Nous acquiesçons d'un sourire et Paternoster, après nous avoir compté les banknotes, se met en devoir de remplir le chèque.
— Voilà, dit-il en nous le tendant. Avez-vous l'air content, mon Dieu ! Moi, si j'étais voleur, voulez-vous que je vous dise ce qui me ferait surtout plaisir ? Ce serait de penser que chacun de mes larcins démolit les calculs des statisticiens, fausse leurs évaluations soi-disant rigoureuses de la richesse des nations,..
Il nous reconduit jusqu'à la porte et se déclare pénétré de l'espoir qu'il nous reverra avant peu.
— Ah ! sapristi, j'oubliais ! s'écrie-t-il comme nous le quittons. Un de mes ex-confrères, un notaire du centre de la France, m'a signalé l'autre jour un joli coup qu'il y aura à faire dans sa ville d'ici un mois ou deux.
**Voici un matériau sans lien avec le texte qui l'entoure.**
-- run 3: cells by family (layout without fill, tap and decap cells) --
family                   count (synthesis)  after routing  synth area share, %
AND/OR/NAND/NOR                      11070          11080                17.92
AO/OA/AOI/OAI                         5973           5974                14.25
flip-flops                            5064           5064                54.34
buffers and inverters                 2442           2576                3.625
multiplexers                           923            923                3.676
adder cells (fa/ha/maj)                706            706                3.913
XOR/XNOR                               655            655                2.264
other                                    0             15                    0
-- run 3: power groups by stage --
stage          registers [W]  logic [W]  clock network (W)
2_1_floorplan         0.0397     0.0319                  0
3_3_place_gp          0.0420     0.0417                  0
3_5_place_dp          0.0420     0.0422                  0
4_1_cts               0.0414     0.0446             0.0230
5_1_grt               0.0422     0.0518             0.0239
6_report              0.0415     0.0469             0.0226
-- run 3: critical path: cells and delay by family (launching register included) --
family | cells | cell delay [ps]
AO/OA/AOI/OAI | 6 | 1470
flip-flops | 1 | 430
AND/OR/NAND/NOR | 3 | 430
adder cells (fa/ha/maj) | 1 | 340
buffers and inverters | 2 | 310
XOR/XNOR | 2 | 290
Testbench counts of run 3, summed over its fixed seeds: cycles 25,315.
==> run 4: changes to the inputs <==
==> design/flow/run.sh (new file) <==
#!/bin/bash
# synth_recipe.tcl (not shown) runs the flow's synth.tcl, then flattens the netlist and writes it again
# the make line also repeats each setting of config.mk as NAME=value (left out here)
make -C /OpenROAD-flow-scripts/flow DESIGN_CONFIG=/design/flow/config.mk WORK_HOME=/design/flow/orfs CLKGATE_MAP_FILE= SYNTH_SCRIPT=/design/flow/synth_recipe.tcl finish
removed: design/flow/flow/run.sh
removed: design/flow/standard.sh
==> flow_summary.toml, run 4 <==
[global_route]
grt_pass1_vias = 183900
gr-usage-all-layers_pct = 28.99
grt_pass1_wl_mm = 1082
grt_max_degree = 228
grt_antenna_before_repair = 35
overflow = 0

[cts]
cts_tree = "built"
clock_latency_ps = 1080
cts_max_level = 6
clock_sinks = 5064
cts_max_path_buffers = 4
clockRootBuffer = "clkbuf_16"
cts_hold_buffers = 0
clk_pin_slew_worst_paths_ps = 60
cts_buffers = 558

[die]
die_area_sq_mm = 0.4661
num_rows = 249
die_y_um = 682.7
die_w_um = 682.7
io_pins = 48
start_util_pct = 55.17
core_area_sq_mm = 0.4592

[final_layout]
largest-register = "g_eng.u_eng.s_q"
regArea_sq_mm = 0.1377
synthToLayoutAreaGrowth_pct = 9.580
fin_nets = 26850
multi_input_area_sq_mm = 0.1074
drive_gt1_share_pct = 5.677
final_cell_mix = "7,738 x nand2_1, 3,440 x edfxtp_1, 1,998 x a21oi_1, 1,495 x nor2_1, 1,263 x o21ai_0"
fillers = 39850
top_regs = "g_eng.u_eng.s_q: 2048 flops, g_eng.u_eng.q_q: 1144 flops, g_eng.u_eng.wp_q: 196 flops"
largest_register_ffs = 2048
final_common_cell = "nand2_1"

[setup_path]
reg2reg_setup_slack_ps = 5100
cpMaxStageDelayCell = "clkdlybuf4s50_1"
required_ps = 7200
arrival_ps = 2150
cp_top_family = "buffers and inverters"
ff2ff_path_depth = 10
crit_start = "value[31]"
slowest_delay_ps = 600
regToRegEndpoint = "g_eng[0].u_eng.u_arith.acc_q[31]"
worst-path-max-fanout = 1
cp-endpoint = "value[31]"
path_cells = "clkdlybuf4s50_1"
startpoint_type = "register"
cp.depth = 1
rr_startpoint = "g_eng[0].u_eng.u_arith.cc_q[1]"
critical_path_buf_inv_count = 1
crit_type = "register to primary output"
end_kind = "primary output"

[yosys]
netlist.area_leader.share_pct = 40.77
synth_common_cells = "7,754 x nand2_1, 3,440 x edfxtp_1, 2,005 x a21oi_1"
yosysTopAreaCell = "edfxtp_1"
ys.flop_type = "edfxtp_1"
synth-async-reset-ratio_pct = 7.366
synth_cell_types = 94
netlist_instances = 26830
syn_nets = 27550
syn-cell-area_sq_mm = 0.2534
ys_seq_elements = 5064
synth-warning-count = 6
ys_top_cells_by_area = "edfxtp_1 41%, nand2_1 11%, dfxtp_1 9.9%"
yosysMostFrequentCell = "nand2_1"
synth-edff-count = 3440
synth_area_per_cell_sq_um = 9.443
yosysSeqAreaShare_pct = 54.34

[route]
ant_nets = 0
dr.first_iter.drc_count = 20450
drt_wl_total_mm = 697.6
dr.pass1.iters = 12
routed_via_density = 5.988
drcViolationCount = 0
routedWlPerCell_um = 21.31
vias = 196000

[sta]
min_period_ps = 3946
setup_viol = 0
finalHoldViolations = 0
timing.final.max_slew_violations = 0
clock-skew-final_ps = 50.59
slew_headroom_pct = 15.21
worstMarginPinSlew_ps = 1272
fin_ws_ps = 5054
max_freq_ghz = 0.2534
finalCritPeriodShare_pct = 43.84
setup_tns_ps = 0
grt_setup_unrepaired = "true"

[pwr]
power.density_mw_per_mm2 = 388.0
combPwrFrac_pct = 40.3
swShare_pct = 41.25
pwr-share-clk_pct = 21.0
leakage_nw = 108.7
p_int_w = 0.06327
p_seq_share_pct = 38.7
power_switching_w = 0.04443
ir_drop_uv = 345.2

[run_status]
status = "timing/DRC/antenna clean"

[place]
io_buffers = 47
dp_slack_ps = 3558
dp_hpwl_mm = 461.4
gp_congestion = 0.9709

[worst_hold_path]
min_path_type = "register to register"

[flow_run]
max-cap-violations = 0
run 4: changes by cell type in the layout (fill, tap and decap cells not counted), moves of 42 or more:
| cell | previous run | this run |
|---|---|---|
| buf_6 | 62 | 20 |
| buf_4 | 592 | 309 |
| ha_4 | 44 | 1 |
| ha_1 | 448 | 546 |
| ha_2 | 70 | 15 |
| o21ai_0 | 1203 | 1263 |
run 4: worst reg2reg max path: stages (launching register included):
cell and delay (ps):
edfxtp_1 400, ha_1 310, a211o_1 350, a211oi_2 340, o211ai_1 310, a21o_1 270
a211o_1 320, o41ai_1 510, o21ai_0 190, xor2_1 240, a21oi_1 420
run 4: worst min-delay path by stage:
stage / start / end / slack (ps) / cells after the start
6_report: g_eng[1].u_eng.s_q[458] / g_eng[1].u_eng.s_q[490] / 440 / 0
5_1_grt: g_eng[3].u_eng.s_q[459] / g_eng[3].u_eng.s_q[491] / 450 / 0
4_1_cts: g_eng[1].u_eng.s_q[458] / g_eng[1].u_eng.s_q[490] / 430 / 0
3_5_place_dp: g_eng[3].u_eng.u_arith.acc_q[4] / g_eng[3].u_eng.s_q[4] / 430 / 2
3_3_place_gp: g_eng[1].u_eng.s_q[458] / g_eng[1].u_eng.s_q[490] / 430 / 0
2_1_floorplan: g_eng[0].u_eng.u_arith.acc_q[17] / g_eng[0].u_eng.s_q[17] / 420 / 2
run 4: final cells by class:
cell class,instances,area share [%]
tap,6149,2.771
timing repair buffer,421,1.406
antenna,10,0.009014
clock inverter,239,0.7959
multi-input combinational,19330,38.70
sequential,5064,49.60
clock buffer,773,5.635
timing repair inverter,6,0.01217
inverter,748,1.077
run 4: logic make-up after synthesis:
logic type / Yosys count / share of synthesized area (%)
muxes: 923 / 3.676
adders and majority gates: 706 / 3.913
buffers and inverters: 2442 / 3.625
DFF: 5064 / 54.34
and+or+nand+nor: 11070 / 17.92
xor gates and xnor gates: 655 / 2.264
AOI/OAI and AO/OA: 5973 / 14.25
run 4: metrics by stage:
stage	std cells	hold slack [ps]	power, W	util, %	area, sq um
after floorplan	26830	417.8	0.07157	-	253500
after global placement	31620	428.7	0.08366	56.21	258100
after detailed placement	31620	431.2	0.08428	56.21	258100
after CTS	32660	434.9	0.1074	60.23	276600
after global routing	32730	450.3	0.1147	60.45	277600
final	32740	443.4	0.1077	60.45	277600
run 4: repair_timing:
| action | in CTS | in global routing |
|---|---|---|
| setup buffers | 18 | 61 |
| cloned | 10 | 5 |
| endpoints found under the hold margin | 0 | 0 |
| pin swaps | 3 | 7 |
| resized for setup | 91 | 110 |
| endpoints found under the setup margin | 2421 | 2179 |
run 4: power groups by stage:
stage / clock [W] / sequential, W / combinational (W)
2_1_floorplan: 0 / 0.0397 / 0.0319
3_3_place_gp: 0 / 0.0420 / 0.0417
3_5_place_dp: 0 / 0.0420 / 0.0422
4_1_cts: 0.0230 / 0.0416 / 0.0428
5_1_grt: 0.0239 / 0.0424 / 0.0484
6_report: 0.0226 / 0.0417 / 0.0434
This is an optimization exercise on Yosys and OpenROAD, whose aim is small area, not a production implementation. Only simulation tests tie the RTL to the original design; equivalence was not proved. Power figures rest on the tool's default switching activity, not on a simulated workload.

Setup of v35:
==> flow/design.v (excerpt) <==
module btb_predictor (
    input  logic        clk,
    input  logic        reset_n,
    input  logic        lk_valid,
    input  logic [15:0] lk_pc,
    output logic        lk_ready,
    output logic        pred_taken,
    output logic [15:0] pred_target,
    input  logic        rs_valid,
    input  logic        rs_taken,
    input  logic [15:0] rs_target,
    output logic        mispredict,
    output logic        mp_target,
    output logic [15:0] redirect_pc,
    output logic        rs_orphan
);
    localparam int ENTRIES = 64;
    localparam int DEPTH   = 4;
    logic [ENTRIES-1:0] tbl_ctr1;                  
    logic [ENTRIES-1:0] tbl_tgt0;                  
    logic [ENTRIES-1:0] tbl_ctr0;                  
    logic [3:0]         tbl_tag    [0:ENTRIES-1];
    logic [15:1]        tbl_target [0:ENTRIES-1];
    logic [15:0] q_pc    [0:DEPTH-1];
    logic        q_pt    [0:DEPTH-1];
    logic [15:0] q_ptgt  [0:DEPTH-1];
    logic        q_hit   [0:DEPTH-1];    
    logic        q_ctr0  [0:DEPTH-1];    
    logic [2:0]  wr_ptr, rd_ptr;
    logic q_empty, q_full;
    assign q_empty = (wr_ptr == rd_ptr);
    assign q_full  = (wr_ptr[1:0] == rd_ptr[1:0]) & (wr_ptr[2] != rd_ptr[2]);
    logic [15:0] h_pc, h_ptgt;
    logic        h_pt, h_hit;
    logic [1:0]  h_ctr;
    assign h_pc   = q_pc[rd_ptr[1:0]];
  ...
clock: 10.0 ns
lec_check: 0
cap_margin: 20
core_margin: 2
core_utilization: 62
cts_buf_list: sky130_fd_sc_hd__clkbuf_8
cts_cluster_diameter: 120
cts_cluster_size: 15
place_density: 0.75
setup_slack_margin: 0
slew_margin: 20
synth_hierarchical: 1
synth_minimum_keep_size: 0
standard.sh (not shown) runs the stock make flow with config.mk's settings and CLKGATE_MAP_FILE= SYNTH_SCRIPT=/design/flow/synth_recipe.tcl, a recipe that flattens the netlist after the stock synthesis.
==> flow/flow/run.sh <==
#!/bin/bash
# Layout flow: the standard flow (standard.sh) for every step, with two changes:
#  * clock tree synthesis without dummy loads, clkbuf_8 leaf buffers, clusters of 15 sinks;
#  * port buffers use sky130_fd_sc_hd__buf_1 (every input and output port still gets one).
# The whole output of the flow goes to flow_standard.log in the work folder; ORFS's own
# per-step logs are under orfs/logs/.
set -euo pipefail
CTS="-sink_clustering_enable -repair_clock_nets -dont_use_dummy_load"
CTS="$CTS -buf_list sky130_fd_sc_hd__clkbuf_8 -sink_clustering_size 15 -sink_clustering_max_diameter 120"
bash standard.sh "CTS_ARGS=$CTS" "BUFFER_PORTS_ARGS=-buffer_cell sky130_fd_sc_hd__buf_1" finish \
    > flow_standard.log 2>&1
## Diff of input files: v21 against v35
# v35
export LEC_CHECK = 0
export CAP_MARGIN = 20
export CORE_MARGIN = 2
export CORE_UTILIZATION = 62
export CTS_BUF_LIST = sky130_fd_sc_hd__clkbuf_8
export CTS_CLUSTER_DIAMETER = 120
export CTS_CLUSTER_SIZE = 15
export PLACE_DENSITY = 0.75
export SETUP_SLACK_MARGIN = 0
export SLEW_MARGIN = 20
export SYNTH_HIERARCHICAL = 1
export SYNTH_MINIMUM_KEEP_SIZE = 0
create_clock -name core_clock -period 10.0 [get_ports {clk}]
# v21
export LEC_CHECK = 0
export CAP_MARGIN = 20
export CORE_MARGIN = 2
export CORE_UTILIZATION = 50
export CTS_BUF_LIST = sky130_fd_sc_hd__clkbuf_8
export CTS_CLUSTER_DIAMETER = 120
export CTS_CLUSTER_SIZE = 15
export PLACE_DENSITY = 0.65
export SETUP_SLACK_MARGIN = 0
export SLEW_MARGIN = 20
export SYNTH_HIERARCHICAL = 1
export SYNTH_MINIMUM_KEEP_SIZE = 0
create_clock -name core_clock -period 10.0 [get_ports {clk}]
Results
- v21 against v35: tap cell count went up about 26%, setup slack went up 150 ps, average routed wire per standard cell decreased by 3.0% relative to the old numbers.
- Any difference in total power density per cell area between v35 and v21 is small enough to ignore.
- When v21 is set beside v35, its via density per instance turns out to be 0.53 smaller.
- Relative slew slack deteriorates in v21 relative to v35.
- Note that the pin count of the biggest net entering global routing recorded for v21 amounts to 0.848 times the value seen in v35.
- Of the two values seen for uppermost layer routed, met4 was produced by v21 and met5 by v35.
- Against v35 as the reference, v21 delivers a higher combinational power share.
- Compared to v35, v21 has share of power burned in registers 0.4 points lower.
Je vous ferai signe, dès le moment venu. C'est une bonne affaire et je veux vous la réserver. Je ne vous demanderait que dix pour cent pour le tuyau ; il faut que j'en rende au moins cinq au confrère, ainsi... Gentil, hein ?... Au revoir...
Nous descendons l'escalier en silence. Notre cab nous attend devant la maison ; nous y montons et Roger donne au caby l'adresse d'un hôtel du West-End.
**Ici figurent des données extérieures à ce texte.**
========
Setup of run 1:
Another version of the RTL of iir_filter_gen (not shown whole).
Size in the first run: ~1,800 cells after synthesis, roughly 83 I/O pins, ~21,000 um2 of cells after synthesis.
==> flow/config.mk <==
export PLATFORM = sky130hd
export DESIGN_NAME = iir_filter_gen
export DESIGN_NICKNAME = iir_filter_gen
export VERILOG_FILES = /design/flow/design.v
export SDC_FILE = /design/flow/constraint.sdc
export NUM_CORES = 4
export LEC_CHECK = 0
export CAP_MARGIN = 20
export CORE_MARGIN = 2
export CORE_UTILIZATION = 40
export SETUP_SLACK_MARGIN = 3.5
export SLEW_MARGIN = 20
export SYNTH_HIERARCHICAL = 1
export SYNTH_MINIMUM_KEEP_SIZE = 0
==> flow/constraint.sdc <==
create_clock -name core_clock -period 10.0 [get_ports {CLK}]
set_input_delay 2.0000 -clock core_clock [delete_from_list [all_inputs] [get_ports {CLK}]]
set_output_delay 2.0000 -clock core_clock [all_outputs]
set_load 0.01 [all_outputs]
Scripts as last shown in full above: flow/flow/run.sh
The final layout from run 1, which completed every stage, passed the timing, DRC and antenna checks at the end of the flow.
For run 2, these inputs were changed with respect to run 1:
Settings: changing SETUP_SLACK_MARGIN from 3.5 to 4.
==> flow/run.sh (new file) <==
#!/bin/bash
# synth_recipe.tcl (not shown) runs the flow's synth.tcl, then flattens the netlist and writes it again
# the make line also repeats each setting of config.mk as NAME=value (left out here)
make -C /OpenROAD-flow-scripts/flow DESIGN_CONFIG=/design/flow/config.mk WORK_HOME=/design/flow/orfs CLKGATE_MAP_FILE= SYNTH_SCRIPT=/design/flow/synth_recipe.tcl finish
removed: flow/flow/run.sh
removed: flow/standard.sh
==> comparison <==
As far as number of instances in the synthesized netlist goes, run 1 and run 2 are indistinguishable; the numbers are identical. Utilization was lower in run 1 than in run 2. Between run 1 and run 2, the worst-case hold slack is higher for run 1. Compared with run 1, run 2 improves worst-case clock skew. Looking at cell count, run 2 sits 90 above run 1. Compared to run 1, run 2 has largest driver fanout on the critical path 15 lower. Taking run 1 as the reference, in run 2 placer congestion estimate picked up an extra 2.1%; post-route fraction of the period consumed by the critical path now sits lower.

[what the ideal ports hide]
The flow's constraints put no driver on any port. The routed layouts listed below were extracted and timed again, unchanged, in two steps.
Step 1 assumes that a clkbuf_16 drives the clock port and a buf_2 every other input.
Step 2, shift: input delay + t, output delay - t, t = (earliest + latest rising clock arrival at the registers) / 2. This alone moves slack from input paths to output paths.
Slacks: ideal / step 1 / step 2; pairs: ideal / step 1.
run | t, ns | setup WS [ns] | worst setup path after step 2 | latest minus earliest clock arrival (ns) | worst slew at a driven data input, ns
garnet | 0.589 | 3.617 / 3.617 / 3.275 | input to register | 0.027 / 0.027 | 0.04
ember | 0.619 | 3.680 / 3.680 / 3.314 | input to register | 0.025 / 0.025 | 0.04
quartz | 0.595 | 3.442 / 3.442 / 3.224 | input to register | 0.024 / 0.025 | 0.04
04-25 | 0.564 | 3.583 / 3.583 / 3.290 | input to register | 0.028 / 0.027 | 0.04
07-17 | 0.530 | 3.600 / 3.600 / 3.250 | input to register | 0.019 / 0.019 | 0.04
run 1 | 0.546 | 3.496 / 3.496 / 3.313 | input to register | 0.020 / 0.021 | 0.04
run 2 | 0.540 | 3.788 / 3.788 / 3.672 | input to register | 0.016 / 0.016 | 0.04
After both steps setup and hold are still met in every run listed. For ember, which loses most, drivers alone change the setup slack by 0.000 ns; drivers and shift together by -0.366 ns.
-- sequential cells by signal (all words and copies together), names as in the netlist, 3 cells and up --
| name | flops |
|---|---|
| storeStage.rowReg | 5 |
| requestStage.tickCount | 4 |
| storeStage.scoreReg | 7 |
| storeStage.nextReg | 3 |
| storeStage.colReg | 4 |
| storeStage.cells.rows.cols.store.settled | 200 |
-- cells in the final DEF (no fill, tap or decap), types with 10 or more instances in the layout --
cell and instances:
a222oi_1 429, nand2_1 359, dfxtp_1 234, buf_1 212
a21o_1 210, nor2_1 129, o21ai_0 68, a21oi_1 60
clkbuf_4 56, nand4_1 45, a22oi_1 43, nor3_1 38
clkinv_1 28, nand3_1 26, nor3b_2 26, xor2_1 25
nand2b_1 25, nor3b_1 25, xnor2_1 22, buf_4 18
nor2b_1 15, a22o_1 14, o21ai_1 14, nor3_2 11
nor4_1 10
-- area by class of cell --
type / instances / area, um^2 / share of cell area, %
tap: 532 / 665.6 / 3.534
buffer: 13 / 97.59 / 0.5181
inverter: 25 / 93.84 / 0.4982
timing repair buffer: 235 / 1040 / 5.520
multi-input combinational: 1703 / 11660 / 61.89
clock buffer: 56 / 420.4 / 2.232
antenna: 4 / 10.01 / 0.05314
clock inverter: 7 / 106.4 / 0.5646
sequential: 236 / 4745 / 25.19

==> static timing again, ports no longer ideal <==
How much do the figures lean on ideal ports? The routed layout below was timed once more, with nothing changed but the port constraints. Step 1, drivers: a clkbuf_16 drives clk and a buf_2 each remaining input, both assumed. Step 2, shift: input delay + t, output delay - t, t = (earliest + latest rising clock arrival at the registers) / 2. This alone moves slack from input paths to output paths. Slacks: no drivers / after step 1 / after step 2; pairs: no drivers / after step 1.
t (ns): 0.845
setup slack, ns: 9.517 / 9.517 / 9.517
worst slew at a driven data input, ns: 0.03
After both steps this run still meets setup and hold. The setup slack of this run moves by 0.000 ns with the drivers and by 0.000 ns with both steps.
Context: an optimization exercise on an open-source flow, tuned for small area. The choices shown serve that exercise and are no tape-out recipe.
In this exercise RTL edits were held to simulation tests only and were not proved equivalent to the original.
Power and IR drop assume default switching activity.

==> flow/design.v <==
package nvm_cmd_pkg;
    localparam logic [7:0] OP_L     = 8'h4C;
    localparam logic [7:0] OP_C     = 8'h43;
    localparam logic [7:0] OP_R     = 8'h52;
    localparam logic [7:0] OP_W     = 8'h57;
    localparam logic [7:0] OP_A     = 8'h41;
    localparam logic [7:0] CASE_BIT = 8'h20;
    typedef enum logic [2:0] {
        IDLE,
        QUERY,
        WAIT,
        ISSUE,
        HOLD,
        DONE
    } state_t;
    typedef struct packed {
        logic [7:0]  arg0;
        logic [31:0] arg1;
        logic [31:0] arg2;
        logic [31:0] arg3;
        logic [7:0]  arg4;
    } cmd_t;
endpackage
module nvm_cmd_table #(
    parameter int DEPTH = 16,
    parameter int AW    = 4,
    parameter int W     = 111
) (
    input  logic          clk,
    input  logic          wr_en,
    input  logic [AW-1:0] wr_addr,
    input  logic [W-1:0]  wr_data,
    input  logic [AW-1:0] rd_addr,
    input  logic [AW-1:0] rd_addr_d,
    output logic [W-1:0]  rd_data
);
    logic [W-1:0]     mem [16];
    logic [15:0]      phase;
    logic [15:0]      sel;
    logic             par_q;
    for (genvar e = 0; e < 16; e++) begin : g_ent
        logic we, hold;
        assign we   = wr_en && (wr_addr == AW'(e));
        assign hold = !we;
        assign sel[e] = (rd_addr == AW'(e));
        for (genvar b = 0; b < W; b++) begin : g_bit
            nvm_cmd_bit u_bit (
                .clk  (clk),
                .we   (we),
                .hold (hold),
                .d    (wr_data[b]),
                .q    (mem[e][b])
            );
        end
        nvm_cmd_pbit u_phase (
            .clk  (clk),
            .hold (hold),
            .q    (phase[e])
        );
    end
    always_ff @(posedge clk) begin
        par_q <= !phase[rd_addr_d];
    end
    for (genvar b = 0; b < W; b++) begin : g_rd
        logic [5:0] t;   
        for (genvar k = 0; k < 5; k++) begin : g_aoi
            nvm_cmd_aoi222 u_aoi (
                .a0 (mem[3*k][b]),   .s0 (sel[3*k]),
                .a1 (mem[3*k+1][b]), .s1 (sel[3*k+1]),
                .a2 (mem[3*k+2][b]), .s2 (sel[3*k+2]),
                .y  (t[k])
            );
        end
        logic p0, p1, r;
        nvm_cmd_nand2 u_t5 (.a(mem[15][b]), .b(sel[15]), .y(t[5]));
        nvm_cmd_nand3 u_p0 (.a(t[0]), .b(t[1]), .c(t[2]), .y(p0));
        nvm_cmd_nand3 u_p1 (.a(t[3]), .b(t[4]), .c(t[5]), .y(p1));
        nvm_cmd_nor2  u_r  (.a(p0), .b(p1), .y(r));           
        nvm_cmd_xnor2 u_o  (.a(r), .b(par_q), .y(rd_data[b]));
    end
endmodule
module nvm_cmd_bit (
    input  logic clk,
    input  logic we,
    input  logic hold,
    input  logic d,
    output logic q
);
    logic nxt;
    nvm_cmd_oai22 u_oai (
        .a0 (we),   .b0 (q),
        .a1 (hold), .b1 (d),
        .y  (nxt)
    );
    always_ff @(posedge clk) begin
        q <= nxt;
    end
endmodule
module nvm_cmd_oai22 (
    input  logic a0, b0,
    input  logic a1, b1,
    output logic y
);
    assign y = !((a0 | b0) & (a1 | b1));
endmodule
module nvm_cmd_pbit (
    input  logic clk,
    input  logic hold,
    output logic q
);
    always_ff @(posedge clk) begin
        q <= !(hold & q);
    end
endmodule
module nvm_cmd_aoi222 (
    input  logic a0, s0,
    input  logic a1, s1,
    input  logic a2, s2,
    output logic y
);
    assign y = !((a0 & s0) | (a1 & s1) | (a2 & s2));
endmodule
— Malgré tout, dis-je quand nous nous levons de table, vers neuf heures, je ne sais pas si nous aurions trouvé mieux que ce que nous a tonné Paternoster.
— Non, dit Roger ; il ne manque pas, à Londres, de gens exerçant le même métier que lui ; mais c'est crapule et compagnie. Paternoster est encore le plus honnête... A présent, si tu veux, nous allons faire une visite à Broussaille.
— C'est une excellente idée.
Nous voilà partis. Le cab file tout le long de Piccadilly, descend Brompton Road et s'arrête, à Kensington, devant une des petites maisons qui bordent un square quadrangulaire. Nous descendons et Roger fait, à plusieurs reprises, résonner le marteau dc cuivre qui pend à la porte. Mais cette porte, personne ne vient l'ouvrir ; la maison semble inhabitée. les stores sont tirés à toutes les fenêtres, que n'éclaire aucune lumière.
— Bizarre ! dit Roger. Broussaille a dû sortir ct la bonne a profité de son absence pour aller se promener de son côté. Voilà une maison bien tenue ! Je parie que Broussaille est à l'«Empire». Allons-y.
Nous y allons. Nous y sommes ; et il y a même dix minutes que nous parcourons le promenoir sans que Roger-la-Honte ait pu apercevoir sa sœur.
— Vous n'avez pas vu Broussaille ? demande-t-il à toutes les femmes.
— Non, répondent-elles ; nous ne l'avons pas vue.
Une grande rousse qui vient d'entrer se dirige vers nous en souriant.
— Je suis sûre que tu cherches ta sœur, dit-elle Roger.
— Oui. Sais-tu où elle est ?
— Je ne sais pas où elle est, mais je sais avec qui elle est. Je l'ai rencontrée tout l'heure avec une dame de Paris.
— Comment est-elle, cette dame ?
— C'est une brune, assez jolie, pas toute jeune, très bien mise.
— Grande ?
— Moins que moi, mais assez forte.
—Bon ! Je sais qui c'est. Merci.
— Écoute un peu, dit la grande rousse en le retenant par le bras. Tu vas apprendre du nouveau ; je ne te dis que ça !
— Quel nouveau ? Quoi ?
— Ah ! je ne veux rien te raconter; tu verras ; il n'y aurait plus de surprise, murmure la grande rousse en s'éloignant.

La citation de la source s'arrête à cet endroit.